Google is holding a major demo event at the Computer History Museum today and unveiled a number of incredible new features. It was the kind of event that restores a person's faith in Google as a major innovator.
From voice search and translation, to location and visual search, here are the five most impressive technologies unveiled so far.
The demos are all being done by Vic Gundotra, vice president of engineering for Google.
Near Instant Voice Translation
A new prototyped product allows not just search by voice, but near instant translation between English and Spanish in the cloud, via your mobile phone. Gundotrpha spoke a paragraph's worth of words into his phone and within seconds the phone recited a translated version back in Spanish. It was amazing. Google hopes to have support for all the world's major languages completed sometime in 2010.
Customized Suggest Based on Location
Google Suggest is a very smart, if under-appreciated, feature. The feature will soon make use of location information when searches are performed on mobile devices. Gundrotrpha demonstrated on one phone that believed it was in Boston and one that believed it was in San Francisco. Upon typing the letters "RE" the Boston phone suggested searches for Red Sox, the local baseball team. The San Francisco phone suggested a search for REI, the outdoor gear outfitter.

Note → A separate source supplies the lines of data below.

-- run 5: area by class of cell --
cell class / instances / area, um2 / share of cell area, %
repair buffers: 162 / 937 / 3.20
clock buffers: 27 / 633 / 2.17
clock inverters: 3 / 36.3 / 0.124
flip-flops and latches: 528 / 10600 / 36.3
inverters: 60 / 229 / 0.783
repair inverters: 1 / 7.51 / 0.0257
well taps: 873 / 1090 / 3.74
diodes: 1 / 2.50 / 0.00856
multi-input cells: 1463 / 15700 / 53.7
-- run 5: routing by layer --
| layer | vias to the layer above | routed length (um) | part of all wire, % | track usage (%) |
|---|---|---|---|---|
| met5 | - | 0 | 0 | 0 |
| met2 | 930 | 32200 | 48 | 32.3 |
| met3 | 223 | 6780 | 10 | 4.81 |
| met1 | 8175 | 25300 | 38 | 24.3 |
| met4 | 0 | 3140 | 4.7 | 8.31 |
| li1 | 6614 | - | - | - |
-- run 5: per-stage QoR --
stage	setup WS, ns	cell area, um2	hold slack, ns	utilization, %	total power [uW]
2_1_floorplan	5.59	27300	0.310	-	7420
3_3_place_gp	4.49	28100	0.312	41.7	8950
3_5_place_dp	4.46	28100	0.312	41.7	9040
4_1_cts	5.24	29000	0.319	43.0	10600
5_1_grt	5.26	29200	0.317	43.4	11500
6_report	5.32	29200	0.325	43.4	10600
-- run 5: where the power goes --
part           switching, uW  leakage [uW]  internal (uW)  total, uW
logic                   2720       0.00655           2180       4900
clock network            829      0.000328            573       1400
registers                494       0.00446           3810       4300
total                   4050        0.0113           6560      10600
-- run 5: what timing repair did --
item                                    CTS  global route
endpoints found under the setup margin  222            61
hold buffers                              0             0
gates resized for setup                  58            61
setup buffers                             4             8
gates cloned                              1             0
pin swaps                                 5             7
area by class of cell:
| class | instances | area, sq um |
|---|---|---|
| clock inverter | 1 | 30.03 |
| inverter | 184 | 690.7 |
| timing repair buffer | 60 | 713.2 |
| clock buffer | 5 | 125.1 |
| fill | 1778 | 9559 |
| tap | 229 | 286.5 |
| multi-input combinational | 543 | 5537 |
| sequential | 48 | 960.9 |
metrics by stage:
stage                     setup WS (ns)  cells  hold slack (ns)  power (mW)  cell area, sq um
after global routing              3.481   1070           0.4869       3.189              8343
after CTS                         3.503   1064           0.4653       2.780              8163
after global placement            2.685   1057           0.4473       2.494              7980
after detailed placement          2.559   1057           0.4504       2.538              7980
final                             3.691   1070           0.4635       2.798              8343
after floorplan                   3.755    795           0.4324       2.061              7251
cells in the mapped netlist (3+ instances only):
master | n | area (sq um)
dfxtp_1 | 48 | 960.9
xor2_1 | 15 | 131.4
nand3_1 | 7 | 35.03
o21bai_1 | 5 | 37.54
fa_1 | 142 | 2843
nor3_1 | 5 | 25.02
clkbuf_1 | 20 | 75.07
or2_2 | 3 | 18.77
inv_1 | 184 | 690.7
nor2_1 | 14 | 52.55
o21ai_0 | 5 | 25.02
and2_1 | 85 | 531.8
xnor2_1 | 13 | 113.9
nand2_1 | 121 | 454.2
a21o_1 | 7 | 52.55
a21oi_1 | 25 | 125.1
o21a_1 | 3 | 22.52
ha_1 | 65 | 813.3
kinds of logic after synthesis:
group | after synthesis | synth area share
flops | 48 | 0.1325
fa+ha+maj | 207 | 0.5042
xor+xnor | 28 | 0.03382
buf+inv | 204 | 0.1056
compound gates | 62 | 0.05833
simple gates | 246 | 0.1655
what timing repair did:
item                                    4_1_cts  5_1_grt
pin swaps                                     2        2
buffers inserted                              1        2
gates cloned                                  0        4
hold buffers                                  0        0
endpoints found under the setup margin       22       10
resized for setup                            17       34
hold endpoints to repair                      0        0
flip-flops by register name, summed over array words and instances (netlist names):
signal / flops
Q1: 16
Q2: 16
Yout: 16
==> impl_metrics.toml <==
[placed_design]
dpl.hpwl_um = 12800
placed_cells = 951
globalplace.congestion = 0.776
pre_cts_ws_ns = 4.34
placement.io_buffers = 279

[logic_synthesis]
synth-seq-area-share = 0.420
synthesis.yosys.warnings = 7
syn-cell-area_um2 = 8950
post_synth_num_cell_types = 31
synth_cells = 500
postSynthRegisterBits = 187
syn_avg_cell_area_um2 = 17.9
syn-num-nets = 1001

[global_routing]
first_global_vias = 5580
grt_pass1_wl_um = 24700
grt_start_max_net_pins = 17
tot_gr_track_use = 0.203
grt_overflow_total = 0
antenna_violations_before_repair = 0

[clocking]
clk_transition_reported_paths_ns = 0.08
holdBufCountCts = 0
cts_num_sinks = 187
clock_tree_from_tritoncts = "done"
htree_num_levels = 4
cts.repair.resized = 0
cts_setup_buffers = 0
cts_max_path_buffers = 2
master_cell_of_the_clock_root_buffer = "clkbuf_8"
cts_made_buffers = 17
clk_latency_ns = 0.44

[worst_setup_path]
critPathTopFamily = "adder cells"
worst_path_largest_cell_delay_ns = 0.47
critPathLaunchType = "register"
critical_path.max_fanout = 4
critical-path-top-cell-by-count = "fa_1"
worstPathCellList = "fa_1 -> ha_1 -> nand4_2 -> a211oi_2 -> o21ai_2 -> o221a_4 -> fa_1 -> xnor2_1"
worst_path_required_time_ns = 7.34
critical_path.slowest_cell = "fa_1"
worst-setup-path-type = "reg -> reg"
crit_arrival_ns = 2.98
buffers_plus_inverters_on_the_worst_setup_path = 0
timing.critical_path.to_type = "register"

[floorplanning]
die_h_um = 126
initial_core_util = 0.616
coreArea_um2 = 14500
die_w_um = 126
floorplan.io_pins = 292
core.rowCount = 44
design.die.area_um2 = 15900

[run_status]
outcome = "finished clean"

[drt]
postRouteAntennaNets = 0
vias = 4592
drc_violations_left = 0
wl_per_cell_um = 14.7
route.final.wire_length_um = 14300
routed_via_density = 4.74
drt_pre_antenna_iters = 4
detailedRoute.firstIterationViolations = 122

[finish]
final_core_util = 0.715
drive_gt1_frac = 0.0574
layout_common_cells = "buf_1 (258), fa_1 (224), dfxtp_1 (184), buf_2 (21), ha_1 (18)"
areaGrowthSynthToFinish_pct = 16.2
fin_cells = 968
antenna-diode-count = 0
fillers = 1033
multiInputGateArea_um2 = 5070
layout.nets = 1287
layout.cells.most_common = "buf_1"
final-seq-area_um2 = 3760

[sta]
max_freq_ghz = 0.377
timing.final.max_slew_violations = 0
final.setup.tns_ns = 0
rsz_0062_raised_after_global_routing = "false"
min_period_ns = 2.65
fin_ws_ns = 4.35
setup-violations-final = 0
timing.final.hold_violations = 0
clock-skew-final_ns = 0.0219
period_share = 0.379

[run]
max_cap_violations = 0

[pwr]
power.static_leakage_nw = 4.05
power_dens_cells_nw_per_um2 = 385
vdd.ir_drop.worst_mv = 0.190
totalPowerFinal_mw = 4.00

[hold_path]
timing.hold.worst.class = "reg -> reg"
Source: an optimization exercise on an open RTL-to-GDS flow (aim: small area). Production flows keep margins and buffers that such runs may drop. At most, simulation tests tie the RTL to the original design; equivalence was not proved.

==> flow/design.v (excerpt) <==
module ALU_wrapper( clk, reset, ABCmd_i, LoadA_i, LoadB_i, LoadCmd_i, ACC_o, Done_o);
Size: about 370 cells after synthesis, roughly 28 flip-flops, ~22 I/O pins, about 0.0031 mm2 of cells after synthesis.
clock: 6.0 ns
lec_check: 0
cap_margin: 20
core_margin: 2
core_utilization: 40
gpl_timing_driven: 0
slew_margin: 20
standard.sh (not shown) runs the stock make flow with config.mk's settings and CLKGATE_MAP_FILE= SYNTH_SCRIPT=/design/flow/synth_recipe.tcl, a recipe that flattens the netlist after the stock synthesis.
==> flow/flow/run.sh <==
#!/bin/bash
# Own layout flow: the standard ORFS flow, except that
#  - synthesis maps the design's FA/HA adder modules straight onto the
#    sky130 fa_1/ha_1 cells (flow/my_synth.tcl), and
#  - port buffers are the smallest buffer (buf_1).
# Each tool's output goes to a log file of its own in this folder.
set -euo pipefail
W=$(pwd)
F=$W/flow
# same make call as standard.sh, with our synthesis script
sed "s#SYNTH_SCRIPT=[^ ]*#SYNTH_SCRIPT=$F/my_synth.tcl#" standard.sh > my_standard.sh
grep -q "SYNTH_SCRIPT=$F/my_synth.tcl" my_standard.sh
# my_synth.tcl = synth_recipe.tcl with our own synth wrapper in place of its first line
{ echo "source $F/synth_pre.tcl"; tail -n +2 synth_recipe.tcl; } > $F/my_synth.tcl
export MY_FLOW_DIR=$F
if [[ -f $F/env.sh ]]; then source $F/env.sh; fi
bash my_standard.sh synth > synth.log 2>&1
bash my_standard.sh > layout.log 2>&1
==> flow/flow/abc3.script <==
strash
ifraig
dc2
dch -f
map -a
mfs2
strash
dch -f
map -a
topo
==> flow/flow/adder_map.v <==
module FA(a, b, c, s, co);
	input a, b, c;
	output s, co;
	sky130_fd_sc_hd__fa_1 _TECHMAP_REPLACE_ (.A(a), .B(b), .CIN(c), .SUM(s), .COUT(co));
endmodule

module HA(a, b, s, co);
	input a, b;
	output s, co;
	sky130_fd_sc_hd__ha_1 _TECHMAP_REPLACE_ (.A(a), .B(b), .SUM(s), .COUT(co));
endmodule
==> flow/flow/env.sh <==
export BUFFER_PORTS_ARGS="-buffer_cell sky130_fd_sc_hd__buf_1"
export MY_NO_EXTRACT_FA=1
export MY_ABC_SCRIPT=abc3.script
export SETUP_MOVE_SEQUENCE="unbuffer,sizeup,swap"
export CTS_ARGS="-sink_clustering_enable -repair_clock_nets -dont_use_dummy_load"
==> flow/flow/my_synth.tcl <==
source /design/flow/flow/synth_pre.tcl
source $::env(SCRIPTS_DIR)/synth.tcl
# left out here: clear keep_hierarchy, flatten, clean up, hide names made inside functions, write 1_2_yosys.v
==> flow/flow/synth_pre.tcl <==
# Replaces the first line of synth_recipe.tcl (which wraps synth in -nofsm -noshare).
# Before the first synth call, the FA/HA adder modules of the design are mapped
# straight onto the platform's full/half adder cells, and ABC is given an
# area-oriented script.
proc synth {args} {
  if { ![info exists ::my_adders_mapped] } {
    set ::my_adders_mapped 1
    yosys proc
    yosys techmap -map $::env(MY_FLOW_DIR)/adder_map.v
    if { [info exists ::env(MY_NO_EXTRACT_FA)] } {
      unset ::env(ADDER_MAP_FILE)
    }
    if { [info exists ::env(MY_ABC_SCRIPT)] } {
      set i [lsearch -exact $::abc_args -script]
      lset ::abc_args [expr {$i + 1}] $::env(MY_FLOW_DIR)/$::env(MY_ABC_SCRIPT)
    }
  }
  yosys synth -nofsm -noshare {*}$args
}
The first run completed without violations.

Google Product Search Combined With Inventory Feeds from Local Retailers
Local mobile product search will soon tell you where the nearest store with a product is and whether that product is in stock.
Near Me Now
Google.com on mobile, starting today on Android phones, will offer top-level search categories like restaurants or stores on the front page. Click that button and you'll see the closest-by search results ranked by user rating.
Google Goggles
Visual search. Take a photo, click a button and Google will analyze imagery and text in the photo for your search query. Pretty exciting. 1 billion images are included in the index today but Google says it has made the decision not to include facial recognition until privacy concerns are figured out.